Arthur Reinhold Frenckell (31 May 1861 – 24 November 1933) was a Finland-Swedish journalist and politician.

== Biography ==
Frenckells parents were Otto Reinhold Frenckell och Josephine Dobrowolsky. He graduated in 1880 and became a Bachelor of Arts in 1882 and a Master of Arts in 1891. During this period, he wrote, among other things, theater criticism for the newspaper Helsingfors 1881–1882 and contributed to Stockholms Dagblad 1883–1885, as well as serving as a correspondent for several Finnish newspapers.

In 1885, Frenckell took over the newspaper Hufvudstadsbladet after the founder August Schauman sold it for 80,000 marks. In the autumn of 1888, Frenckell established his own printing house, Hufvudstadsbladets Nya Tryckeri, since the old printing house no longer had enough capacity for the newspaper. Under Frenckell's leadership, the newspaper and its printing house developed into Finland's most modern newspaper house. Frenckell introduced the first rotary press in Finland in 1896. The newspaper's circulation had risen to approximately 20,000 in 1900 and to 30,000 in 1914.
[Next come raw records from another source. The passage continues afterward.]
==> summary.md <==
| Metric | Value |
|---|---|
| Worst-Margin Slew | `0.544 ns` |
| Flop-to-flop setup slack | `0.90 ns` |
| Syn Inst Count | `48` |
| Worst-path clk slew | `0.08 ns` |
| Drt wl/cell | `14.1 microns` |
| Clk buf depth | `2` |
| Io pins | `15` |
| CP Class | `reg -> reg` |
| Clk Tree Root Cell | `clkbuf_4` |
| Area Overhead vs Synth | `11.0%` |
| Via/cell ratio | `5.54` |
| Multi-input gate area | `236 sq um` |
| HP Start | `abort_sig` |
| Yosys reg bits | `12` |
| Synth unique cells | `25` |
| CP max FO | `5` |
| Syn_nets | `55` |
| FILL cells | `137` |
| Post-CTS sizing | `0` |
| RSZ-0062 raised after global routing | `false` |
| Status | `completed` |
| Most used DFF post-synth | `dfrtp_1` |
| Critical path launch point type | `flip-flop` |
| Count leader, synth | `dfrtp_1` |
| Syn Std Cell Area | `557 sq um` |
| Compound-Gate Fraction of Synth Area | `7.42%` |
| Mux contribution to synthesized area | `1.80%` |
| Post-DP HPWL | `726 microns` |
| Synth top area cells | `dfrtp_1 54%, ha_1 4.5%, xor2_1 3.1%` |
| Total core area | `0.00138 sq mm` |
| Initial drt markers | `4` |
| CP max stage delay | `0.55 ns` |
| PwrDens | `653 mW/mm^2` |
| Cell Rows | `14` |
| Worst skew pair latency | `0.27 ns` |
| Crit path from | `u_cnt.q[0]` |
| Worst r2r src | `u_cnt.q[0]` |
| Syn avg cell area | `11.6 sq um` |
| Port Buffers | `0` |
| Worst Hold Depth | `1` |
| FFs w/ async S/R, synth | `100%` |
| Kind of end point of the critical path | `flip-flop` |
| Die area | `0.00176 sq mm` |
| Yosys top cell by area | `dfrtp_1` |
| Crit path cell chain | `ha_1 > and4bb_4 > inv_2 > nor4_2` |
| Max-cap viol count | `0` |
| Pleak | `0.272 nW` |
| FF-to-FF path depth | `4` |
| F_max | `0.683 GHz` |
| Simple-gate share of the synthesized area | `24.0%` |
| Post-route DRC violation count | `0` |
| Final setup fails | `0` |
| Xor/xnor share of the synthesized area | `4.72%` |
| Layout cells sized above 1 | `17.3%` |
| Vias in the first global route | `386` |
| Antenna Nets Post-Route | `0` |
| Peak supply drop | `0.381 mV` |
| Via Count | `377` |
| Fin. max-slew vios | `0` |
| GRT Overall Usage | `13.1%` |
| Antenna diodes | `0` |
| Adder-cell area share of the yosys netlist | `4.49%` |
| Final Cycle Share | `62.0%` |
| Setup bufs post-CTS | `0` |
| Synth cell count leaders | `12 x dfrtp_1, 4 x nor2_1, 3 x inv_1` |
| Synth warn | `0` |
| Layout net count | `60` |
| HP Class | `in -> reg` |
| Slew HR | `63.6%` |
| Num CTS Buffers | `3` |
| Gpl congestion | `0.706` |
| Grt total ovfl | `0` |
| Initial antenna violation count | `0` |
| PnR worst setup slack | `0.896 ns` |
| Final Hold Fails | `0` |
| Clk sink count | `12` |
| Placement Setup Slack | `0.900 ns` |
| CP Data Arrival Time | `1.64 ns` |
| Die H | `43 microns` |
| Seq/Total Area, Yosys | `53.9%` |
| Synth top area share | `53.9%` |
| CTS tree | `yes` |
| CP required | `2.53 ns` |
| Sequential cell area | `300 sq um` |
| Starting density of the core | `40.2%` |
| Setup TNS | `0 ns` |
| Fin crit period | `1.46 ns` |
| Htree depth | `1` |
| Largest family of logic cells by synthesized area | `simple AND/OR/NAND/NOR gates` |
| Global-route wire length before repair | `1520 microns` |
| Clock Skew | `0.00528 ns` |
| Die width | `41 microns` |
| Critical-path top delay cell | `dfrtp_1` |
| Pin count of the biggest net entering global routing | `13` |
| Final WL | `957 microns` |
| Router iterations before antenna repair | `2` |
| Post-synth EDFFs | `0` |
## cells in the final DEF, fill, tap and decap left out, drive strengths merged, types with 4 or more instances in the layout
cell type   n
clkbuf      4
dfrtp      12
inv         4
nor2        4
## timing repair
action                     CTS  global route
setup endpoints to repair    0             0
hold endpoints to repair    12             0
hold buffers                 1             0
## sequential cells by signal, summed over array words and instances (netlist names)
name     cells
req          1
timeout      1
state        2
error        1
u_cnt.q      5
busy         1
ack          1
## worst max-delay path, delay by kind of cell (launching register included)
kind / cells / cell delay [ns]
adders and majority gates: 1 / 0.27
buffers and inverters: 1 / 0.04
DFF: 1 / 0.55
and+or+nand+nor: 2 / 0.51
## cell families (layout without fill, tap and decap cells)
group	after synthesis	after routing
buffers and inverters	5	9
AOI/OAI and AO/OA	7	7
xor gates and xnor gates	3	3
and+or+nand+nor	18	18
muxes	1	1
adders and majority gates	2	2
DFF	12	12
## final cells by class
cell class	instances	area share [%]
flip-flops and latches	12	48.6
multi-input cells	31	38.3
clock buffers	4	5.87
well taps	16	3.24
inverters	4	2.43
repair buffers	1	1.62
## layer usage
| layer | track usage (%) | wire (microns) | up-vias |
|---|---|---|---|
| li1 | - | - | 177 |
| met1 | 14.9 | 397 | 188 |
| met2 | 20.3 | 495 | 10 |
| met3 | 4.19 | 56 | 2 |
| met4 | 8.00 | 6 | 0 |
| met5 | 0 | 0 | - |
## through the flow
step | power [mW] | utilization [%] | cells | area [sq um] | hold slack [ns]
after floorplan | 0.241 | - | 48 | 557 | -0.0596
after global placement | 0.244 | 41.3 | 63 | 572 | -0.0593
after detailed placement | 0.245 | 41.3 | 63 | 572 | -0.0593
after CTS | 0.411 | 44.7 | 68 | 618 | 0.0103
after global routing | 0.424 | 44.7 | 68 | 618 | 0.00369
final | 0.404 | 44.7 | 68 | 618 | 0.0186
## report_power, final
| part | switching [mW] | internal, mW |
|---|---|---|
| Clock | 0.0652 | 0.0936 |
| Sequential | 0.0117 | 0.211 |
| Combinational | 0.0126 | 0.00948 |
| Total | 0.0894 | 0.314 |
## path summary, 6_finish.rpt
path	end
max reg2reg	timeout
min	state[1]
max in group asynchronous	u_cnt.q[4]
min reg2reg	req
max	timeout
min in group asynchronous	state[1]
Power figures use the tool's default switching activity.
File: src/rtl/arb_pkg.sv
// Shared types and helpers for the arbiter requester: width constants,
// the requester FSM state type and one-hot helper functions.
package arb_pkg;

  localparam int N    = 8;
  localparam int IDXW = $clog2(N);

  typedef enum logic {
    IDLE = 1'b0,
    OWN  = 1'b1
  } arb_state_e;

  // Index of the set bit; only meaningful when the input is one-hot.
  function automatic logic [IDXW-1:0] onehot_to_idx(input logic [N-1:0] oh);
    logic [IDXW-1:0] idx;
    idx = '0;
    for (int i = 0; i < N; i++) begin
      if (oh[i]) idx = idx | IDXW'(i);
    end
    return idx;
  endfunction

  // True when exactly one bit is set.
  function automatic logic is_onehot(input logic [N-1:0] v);
    return (v != '0) && ((v & (v - N'(1))) == '0);
  endfunction

endpackage

File: src/rtl/onehot_encoder.sv
// Combinational one-hot to index encoder, the inverse of the arbiter's
// index-to-one-hot grant output. Reports whether any bit is set and
// whether the input is a legal one-hot code.
module onehot_encoder
  import arb_pkg::*;
(
  input  logic [N-1:0]    onehot_i,
  output logic [IDXW-1:0] idx_o,
  output logic            valid_o,
  output logic            onehot_ok_o
);

  // Encode and classify the grant vector.
  always_comb begin
    idx_o       = onehot_to_idx(onehot_i);
    valid_o     = |onehot_i;
    onehot_ok_o = is_onehot(onehot_i);
  end

endmodule
--- config.mk ---
export PLATFORM = sky130hd
export DESIGN_NAME = mem_copy_engine
export DESIGN_NICKNAME = d
export VERILOG_FILES = /design/src/rtl/mem_copy_engine.sv
export SDC_FILE = /design/constraint.sdc
export NUM_CORES = 1
export LEC_CHECK = 0
export BUFFER_PORTS_ARGS = -buffer_cell sky130_fd_sc_hd__buf_2
export CORE_ASPECT_RATIO = 1.1
export CORE_MARGIN = 2
export CORE_UTILIZATION = 53
export CTS_CLUSTER_DIAMETER = 120
export CTS_CLUSTER_SIZE = 14
export DETAILED_ROUTE_END_ITERATION = 16
export PLACE_DENSITY = 0.8
export SLEW_MARGIN = 25
export SYNTH_ARGS = -nofsm -noshare
export SYNTH_HDL_FRONTEND = slang
export SYNTH_SLANG_ARGS = --single-unit
export TNS_END_PERCENT = 1
--- constraint.sdc ---
create_clock -name CLK -period 1.7 [get_ports CLK]
set_input_delay 0.17 -clock CLK [delete_from_list [all_inputs] [get_ports CLK]]
set_output_delay 0.17 -clock CLK [all_outputs]
set_load 0.02 [all_outputs]
--- src/rtl/mem_copy_engine.sv ---
`default_nettype none
// +----------------------------------------------------------------------------+
// | Module      : mem_copy_engine                                              |
// | Description : Byte-wise memory copy engine. Copies len bytes from src_addr |
// |               to dst_addr in strict forward order through a single-port    |
// |               memory (combinational read, write on posedge CLK).           |
// |               Optional fill mode writes a constant byte instead of copying;|
// |               it is compiled in when the macro MEMCPY_FILL_EN is defined.  |
// | Revision    : 1.0 - initial release                                        |
// +----------------------------------------------------------------------------+
module mem_copy_engine (
  input  logic       CLK,
  input  logic       RST,
  input  logic       start,
  input  logic [7:0] src_addr,
  input  logic [7:0] dst_addr,
  input  logic [7:0] len,
`ifdef MEMCPY_FILL_EN
  input  logic       fill_mode,
  input  logic [7:0] fill_data,
`endif
  input  logic [7:0] mem_rdata,
  output logic [7:0] mem_addr,
  output logic [7:0] mem_wdata,
  output logic       mem_we,
  output logic       busy,
  output logic       done
);

  typedef enum logic [1:0] {
    S_IDLE  = 2'd0,
    S_READ  = 2'd1,
    S_WRITE = 2'd2,
    S_DONE  = 2'd3
  } state_t;

  state_t     state_q, state_d;
  logic [7:0] src_q, src_d;
  logic [7:0] dst_q, dst_d;
  logic [7:0] cnt_q, cnt_d;
  logic [7:0] hold_q, hold_d;

  // Fill-mode view: the FSM only ever looks at these, so the copy-only build
  // simply ties them off and the fill branches fold away.
  logic       fill_act;     // latched fill mode of the running transfer
  logic       fill_req;     // fill mode requested on the start cycle
  logic [7:0] fill_byte;    // latched fill value

`ifdef MEMCPY_FILL_EN
  logic       fill_mode_q, fill_mode_d;
  logic [7:0] fill_data_q, fill_data_d;

  assign fill_act  = fill_mode_q;
  assign fill_req  = fill_mode;
  assign fill_byte = fill_data_q;

  // Fill parameters are captured together with the rest of the request.
  always_comb begin
    fill_mode_d = fill_mode_q;
    fill_data_d = fill_data_q;
    if (state_q == S_IDLE && start) begin
      fill_mode_d = fill_mode;
      fill_data_d = fill_data;
    end
  end

  // Fill parameter registers.
  always_ff @(posedge CLK) begin
    if (RST) begin
      fill_mode_q <= 1'b0;
      fill_data_q <= 8'h00;
    end else begin
      fill_mode_q <= fill_mode_d;
      fill_data_q <= fill_data_d;
    end
  end
`else
  assign fill_act  = 1'b0;
  assign fill_req  = 1'b0;
  assign fill_byte = 8'h00;
`endif

  // State, pointer, count and holding registers.
  always_ff @(posedge CLK) begin
    if (RST) begin
      state_q <= S_IDLE;
      src_q   <= 8'h00;
      dst_q   <= 8'h00;
      cnt_q   <= 8'h00;
      hold_q  <= 8'h00;
    end else begin
      state_q <= state_d;
      src_q   <= src_d;
      dst_q   <= dst_d;
      cnt_q   <= cnt_d;
      hold_q  <= hold_d;
    end
  end

  // Next-state logic and memory-side outputs. Each byte is read in its own
  // cycle after the previous write has committed, which keeps overlapping
  // forward copies correct (the data propagates byte by byte).
  always_comb begin
    state_d   = state_q;
    src_d     = src_q;
    dst_d     = dst_q;
    cnt_d     = cnt_q;
    hold_d    = hold_q;
    mem_addr  = 8'h00;
    mem_wdata = 8'h00;
    mem_we    = 1'b0;

    case (state_q)
      S_IDLE: begin
        if (start) begin
          src_d = src_addr;
          dst_d = dst_addr;
          cnt_d = len;
          if (len == 8'd0) begin
            state_d = S_DONE;
          end else if (fill_req) begin
            state_d = S_WRITE;
          end else begin
            state_d = S_READ;
          end
        end
      end

      S_READ: begin
        mem_addr = src_q;
        hold_d   = mem_rdata;
        state_d  = S_WRITE;
      end

      S_WRITE: begin
        mem_addr  = dst_q;
        mem_we    = 1'b1;
        mem_wdata = fill_act ? fill_byte : hold_q;
        // Pointers wrap naturally at 8 bits.
        dst_d     = dst_q + 8'd1;
        cnt_d     = cnt_q - 8'd1;
        if (!fill_act) begin
          src_d = src_q + 8'd1;
        end
        if (cnt_q == 8'd1) begin
          state_d = S_DONE;
        end else if (fill_act) begin
          state_d = S_WRITE;
        end else begin
          state_d = S_READ;
        end
      end

      S_DONE: begin
        state_d = S_IDLE;
      end

      default: begin
        state_d = S_IDLE;
      end
    endcase
  end

  assign busy = (state_q != S_IDLE);
  assign done = (state_q == S_DONE);

endmodule
`default_nettype wire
In 1921 Frenckell was forced to sell the majority stake in the newspaper and printing company to Amos Anderson. A new company, Hufvudstadsbladets Förlags och Tryckeri Ab, was formed. Frenckell remained as editor-in-chief and minority owner until 1928.

Frenckell was also active in municipal life in Helsinki and participated in the diets of Finland of 1891 and 1897 as the representative of the city of Nykarleby. He was a member of the City Council of Helsinki from 1889 to 1900 and from 1905 to 1908 and was a member of the Swedish People's Party's central board from 1907 to 1909. Frenckell was chairman of, among others, Boktryckarföreningen 1904–1906, Finlands publicistförbund and Finlands Tidningsförläggareförbund 1916–1925.

Frenckell was married three times: 1883 with Hedvig Rosina von Haartman, 1892 with Anne Charlotte Resbeck and 1918 with Agot Kerstin Athenaïse Stavenow.